ASSIGNMENT —
Exactly as written, copy the lines that run from the start of the data below to the line containing "met5: - / 0 / 0", both ends included.

Start of DATA TO PROCESS

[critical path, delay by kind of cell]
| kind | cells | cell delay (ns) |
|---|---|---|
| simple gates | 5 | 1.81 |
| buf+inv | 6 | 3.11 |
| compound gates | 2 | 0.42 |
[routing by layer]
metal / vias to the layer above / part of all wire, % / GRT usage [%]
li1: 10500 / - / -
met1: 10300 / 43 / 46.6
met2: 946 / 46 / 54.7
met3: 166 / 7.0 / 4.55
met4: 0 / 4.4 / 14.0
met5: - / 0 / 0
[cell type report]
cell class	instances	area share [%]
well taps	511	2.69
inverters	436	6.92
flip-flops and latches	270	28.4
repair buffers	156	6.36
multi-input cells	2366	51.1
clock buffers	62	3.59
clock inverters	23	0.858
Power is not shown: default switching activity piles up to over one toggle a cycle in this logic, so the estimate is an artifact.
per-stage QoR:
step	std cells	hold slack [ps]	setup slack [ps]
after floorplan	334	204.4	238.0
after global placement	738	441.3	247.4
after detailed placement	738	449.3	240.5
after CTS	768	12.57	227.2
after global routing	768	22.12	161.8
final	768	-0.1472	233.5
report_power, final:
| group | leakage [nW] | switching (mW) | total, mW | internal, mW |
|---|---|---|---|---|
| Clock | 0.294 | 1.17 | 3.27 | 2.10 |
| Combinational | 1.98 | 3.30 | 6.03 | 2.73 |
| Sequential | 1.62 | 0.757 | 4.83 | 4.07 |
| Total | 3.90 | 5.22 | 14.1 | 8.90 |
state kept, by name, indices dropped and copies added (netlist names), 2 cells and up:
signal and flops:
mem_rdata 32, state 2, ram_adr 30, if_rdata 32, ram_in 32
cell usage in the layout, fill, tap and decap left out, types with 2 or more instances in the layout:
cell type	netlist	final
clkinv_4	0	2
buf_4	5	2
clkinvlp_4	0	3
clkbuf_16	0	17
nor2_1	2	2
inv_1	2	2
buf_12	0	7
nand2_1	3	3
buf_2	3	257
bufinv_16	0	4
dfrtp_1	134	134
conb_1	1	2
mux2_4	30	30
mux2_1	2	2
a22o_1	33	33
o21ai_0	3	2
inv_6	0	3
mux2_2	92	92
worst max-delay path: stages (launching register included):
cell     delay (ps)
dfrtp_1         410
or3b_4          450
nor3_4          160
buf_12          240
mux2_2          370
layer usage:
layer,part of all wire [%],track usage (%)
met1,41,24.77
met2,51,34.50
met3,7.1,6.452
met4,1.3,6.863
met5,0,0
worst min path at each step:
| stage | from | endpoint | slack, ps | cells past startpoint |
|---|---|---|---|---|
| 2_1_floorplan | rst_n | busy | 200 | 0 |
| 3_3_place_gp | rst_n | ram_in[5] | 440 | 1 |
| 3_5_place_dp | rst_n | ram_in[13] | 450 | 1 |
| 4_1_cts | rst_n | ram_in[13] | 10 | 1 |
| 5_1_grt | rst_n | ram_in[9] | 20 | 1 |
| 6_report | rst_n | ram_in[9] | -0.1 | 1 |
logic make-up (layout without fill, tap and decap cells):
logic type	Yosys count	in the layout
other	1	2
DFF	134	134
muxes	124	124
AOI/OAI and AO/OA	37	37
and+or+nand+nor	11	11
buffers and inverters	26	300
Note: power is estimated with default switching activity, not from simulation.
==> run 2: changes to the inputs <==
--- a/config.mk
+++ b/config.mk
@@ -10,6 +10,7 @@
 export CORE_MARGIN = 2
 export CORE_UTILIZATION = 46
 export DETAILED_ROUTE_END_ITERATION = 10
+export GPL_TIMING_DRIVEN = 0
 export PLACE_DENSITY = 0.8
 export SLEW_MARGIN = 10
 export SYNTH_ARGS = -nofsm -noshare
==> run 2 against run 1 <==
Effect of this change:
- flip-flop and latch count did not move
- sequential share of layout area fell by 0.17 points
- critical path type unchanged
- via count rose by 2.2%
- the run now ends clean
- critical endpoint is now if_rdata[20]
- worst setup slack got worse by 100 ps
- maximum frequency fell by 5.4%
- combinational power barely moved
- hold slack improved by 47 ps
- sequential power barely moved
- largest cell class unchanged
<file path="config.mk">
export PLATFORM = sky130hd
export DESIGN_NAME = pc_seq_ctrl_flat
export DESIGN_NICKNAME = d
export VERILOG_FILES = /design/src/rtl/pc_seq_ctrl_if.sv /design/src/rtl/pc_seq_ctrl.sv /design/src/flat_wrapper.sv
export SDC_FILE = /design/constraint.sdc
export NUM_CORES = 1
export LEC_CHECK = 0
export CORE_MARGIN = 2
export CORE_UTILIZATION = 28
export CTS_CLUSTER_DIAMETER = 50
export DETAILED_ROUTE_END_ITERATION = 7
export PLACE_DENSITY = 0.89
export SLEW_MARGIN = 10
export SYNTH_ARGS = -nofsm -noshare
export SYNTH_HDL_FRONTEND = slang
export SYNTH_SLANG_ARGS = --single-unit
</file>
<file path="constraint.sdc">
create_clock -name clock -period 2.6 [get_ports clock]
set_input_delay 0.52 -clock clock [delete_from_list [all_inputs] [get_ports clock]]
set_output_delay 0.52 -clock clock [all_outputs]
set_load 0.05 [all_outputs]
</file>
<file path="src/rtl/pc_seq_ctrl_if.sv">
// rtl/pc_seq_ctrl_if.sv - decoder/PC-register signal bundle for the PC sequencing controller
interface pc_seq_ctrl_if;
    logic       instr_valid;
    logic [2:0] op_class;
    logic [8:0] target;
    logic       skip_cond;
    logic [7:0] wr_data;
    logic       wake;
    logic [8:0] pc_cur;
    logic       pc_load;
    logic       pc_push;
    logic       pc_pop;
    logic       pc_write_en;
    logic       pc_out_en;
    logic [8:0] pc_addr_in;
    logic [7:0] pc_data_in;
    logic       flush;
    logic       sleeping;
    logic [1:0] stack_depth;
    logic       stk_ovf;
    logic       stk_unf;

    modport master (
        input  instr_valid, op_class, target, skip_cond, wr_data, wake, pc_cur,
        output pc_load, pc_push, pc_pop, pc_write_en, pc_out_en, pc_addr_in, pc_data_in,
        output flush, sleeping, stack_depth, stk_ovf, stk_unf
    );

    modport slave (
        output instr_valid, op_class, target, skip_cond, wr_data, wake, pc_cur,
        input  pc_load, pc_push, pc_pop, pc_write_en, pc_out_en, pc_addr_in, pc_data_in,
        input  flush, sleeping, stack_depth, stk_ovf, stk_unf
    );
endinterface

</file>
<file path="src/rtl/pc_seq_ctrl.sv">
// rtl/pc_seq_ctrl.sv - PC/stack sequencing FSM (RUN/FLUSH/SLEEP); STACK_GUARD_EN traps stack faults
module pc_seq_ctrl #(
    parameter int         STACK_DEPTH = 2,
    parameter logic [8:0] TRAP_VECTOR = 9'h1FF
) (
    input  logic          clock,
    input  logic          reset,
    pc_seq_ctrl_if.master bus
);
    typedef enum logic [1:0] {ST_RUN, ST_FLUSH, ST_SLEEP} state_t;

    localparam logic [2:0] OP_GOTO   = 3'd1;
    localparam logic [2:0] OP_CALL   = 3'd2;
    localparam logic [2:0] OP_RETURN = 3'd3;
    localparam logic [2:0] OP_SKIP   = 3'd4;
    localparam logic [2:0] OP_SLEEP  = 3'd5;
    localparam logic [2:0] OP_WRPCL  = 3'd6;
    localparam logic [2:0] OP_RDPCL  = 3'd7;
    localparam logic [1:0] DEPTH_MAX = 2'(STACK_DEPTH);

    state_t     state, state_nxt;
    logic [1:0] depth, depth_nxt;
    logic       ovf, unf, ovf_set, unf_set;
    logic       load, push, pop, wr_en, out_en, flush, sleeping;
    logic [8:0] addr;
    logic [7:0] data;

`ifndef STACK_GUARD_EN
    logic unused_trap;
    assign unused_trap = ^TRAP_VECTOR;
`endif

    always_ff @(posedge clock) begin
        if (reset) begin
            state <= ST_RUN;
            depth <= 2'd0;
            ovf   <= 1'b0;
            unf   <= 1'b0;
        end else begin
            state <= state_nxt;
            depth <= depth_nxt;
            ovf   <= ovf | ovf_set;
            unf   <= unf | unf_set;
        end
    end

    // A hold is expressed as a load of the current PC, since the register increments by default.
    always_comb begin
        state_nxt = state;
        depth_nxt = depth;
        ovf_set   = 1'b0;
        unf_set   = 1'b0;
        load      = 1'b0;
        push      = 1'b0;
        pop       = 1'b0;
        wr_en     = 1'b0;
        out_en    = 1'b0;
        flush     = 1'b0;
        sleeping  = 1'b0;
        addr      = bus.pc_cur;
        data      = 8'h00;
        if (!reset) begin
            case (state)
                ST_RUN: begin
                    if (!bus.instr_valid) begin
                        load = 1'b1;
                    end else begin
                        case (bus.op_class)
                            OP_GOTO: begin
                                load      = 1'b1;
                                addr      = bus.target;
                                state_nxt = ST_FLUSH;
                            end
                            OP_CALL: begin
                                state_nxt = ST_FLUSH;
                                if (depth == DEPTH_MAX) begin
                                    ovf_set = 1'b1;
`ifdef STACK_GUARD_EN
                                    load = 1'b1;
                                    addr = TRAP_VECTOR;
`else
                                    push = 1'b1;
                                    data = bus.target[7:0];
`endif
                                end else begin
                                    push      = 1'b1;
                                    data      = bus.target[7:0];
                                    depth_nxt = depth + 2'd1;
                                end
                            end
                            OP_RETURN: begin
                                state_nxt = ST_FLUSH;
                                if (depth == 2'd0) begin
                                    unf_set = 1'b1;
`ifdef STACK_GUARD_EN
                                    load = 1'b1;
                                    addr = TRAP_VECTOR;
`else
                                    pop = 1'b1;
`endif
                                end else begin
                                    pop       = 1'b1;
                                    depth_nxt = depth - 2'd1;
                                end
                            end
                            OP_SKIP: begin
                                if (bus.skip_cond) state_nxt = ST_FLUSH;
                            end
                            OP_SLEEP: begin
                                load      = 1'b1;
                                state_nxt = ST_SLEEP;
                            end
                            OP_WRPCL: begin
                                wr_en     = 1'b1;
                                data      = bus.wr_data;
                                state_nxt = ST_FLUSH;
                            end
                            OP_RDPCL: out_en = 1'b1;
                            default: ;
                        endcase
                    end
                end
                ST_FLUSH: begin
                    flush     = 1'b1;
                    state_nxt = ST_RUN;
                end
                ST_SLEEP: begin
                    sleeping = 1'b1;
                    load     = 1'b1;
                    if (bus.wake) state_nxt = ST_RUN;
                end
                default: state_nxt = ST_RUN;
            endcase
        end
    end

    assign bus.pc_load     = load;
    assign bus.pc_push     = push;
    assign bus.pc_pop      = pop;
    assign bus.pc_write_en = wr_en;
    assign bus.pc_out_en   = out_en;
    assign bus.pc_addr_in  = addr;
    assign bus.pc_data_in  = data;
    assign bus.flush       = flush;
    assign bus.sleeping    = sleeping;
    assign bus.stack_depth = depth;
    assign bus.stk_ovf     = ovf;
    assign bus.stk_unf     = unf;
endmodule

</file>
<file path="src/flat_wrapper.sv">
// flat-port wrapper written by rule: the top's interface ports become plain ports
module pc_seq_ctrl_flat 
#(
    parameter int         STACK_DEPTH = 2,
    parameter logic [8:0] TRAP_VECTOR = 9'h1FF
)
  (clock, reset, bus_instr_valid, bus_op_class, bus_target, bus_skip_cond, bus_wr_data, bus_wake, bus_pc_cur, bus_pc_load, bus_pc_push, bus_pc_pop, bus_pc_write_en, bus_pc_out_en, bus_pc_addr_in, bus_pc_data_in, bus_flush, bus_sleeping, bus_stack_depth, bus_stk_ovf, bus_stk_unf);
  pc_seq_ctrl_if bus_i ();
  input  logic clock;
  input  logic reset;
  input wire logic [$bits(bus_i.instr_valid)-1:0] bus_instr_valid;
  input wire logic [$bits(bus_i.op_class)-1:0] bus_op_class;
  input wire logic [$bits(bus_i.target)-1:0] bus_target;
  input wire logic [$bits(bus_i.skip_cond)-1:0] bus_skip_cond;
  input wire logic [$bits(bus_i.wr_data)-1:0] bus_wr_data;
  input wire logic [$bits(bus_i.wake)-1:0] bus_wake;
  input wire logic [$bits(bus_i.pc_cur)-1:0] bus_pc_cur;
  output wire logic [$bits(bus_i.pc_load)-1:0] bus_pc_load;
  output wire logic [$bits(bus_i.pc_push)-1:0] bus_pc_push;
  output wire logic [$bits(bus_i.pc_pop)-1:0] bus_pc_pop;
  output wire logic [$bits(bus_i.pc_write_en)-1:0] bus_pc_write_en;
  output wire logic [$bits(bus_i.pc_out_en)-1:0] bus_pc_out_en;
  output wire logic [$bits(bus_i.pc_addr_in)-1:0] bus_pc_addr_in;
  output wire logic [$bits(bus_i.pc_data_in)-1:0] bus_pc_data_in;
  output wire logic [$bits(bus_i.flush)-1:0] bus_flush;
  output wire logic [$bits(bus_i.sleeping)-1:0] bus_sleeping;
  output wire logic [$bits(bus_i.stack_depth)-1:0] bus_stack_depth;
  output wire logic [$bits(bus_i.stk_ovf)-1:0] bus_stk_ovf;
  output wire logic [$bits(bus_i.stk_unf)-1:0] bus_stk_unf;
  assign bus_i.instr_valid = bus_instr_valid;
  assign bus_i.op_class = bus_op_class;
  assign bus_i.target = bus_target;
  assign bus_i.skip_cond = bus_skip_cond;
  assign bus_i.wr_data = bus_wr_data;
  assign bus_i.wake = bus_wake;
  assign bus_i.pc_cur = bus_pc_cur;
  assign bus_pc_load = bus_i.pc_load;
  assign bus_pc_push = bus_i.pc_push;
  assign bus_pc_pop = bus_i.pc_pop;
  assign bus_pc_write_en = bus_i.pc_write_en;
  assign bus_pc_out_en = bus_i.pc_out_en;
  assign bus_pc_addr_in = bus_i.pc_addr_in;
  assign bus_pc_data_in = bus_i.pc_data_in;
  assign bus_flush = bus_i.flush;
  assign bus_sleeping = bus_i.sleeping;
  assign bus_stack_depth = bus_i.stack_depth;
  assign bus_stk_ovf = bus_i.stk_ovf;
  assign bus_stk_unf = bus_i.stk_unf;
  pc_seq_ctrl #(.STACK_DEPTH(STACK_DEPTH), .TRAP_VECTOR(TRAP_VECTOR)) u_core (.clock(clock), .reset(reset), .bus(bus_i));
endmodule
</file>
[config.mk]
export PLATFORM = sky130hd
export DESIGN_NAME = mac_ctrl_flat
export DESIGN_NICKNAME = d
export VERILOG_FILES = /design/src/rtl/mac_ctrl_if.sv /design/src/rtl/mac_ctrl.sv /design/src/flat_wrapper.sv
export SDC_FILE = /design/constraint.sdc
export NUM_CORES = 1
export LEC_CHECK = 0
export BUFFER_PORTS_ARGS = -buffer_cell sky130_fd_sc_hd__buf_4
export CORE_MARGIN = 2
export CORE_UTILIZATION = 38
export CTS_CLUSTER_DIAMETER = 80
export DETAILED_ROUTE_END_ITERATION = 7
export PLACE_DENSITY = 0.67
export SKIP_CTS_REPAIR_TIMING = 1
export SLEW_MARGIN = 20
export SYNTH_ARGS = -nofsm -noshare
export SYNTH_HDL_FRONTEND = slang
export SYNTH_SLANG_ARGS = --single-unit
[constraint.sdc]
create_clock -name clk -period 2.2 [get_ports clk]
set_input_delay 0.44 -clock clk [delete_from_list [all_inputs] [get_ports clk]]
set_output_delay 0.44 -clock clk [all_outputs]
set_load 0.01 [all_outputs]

End of DATA TO PROCESS

RESULT OF THE EXERCISE —
[critical path, delay by kind of cell]
| kind | cells | cell delay (ns) |
|---|---|---|
| simple gates | 5 | 1.81 |
| buf+inv | 6 | 3.11 |
| compound gates | 2 | 0.42 |
[routing by layer]
metal / vias to the layer above / part of all wire, % / GRT usage [%]
li1: 10500 / - / -
met1: 10300 / 43 / 46.6
met2: 946 / 46 / 54.7
met3: 166 / 7.0 / 4.55
met4: 0 / 4.4 / 14.0
met5: - / 0 / 0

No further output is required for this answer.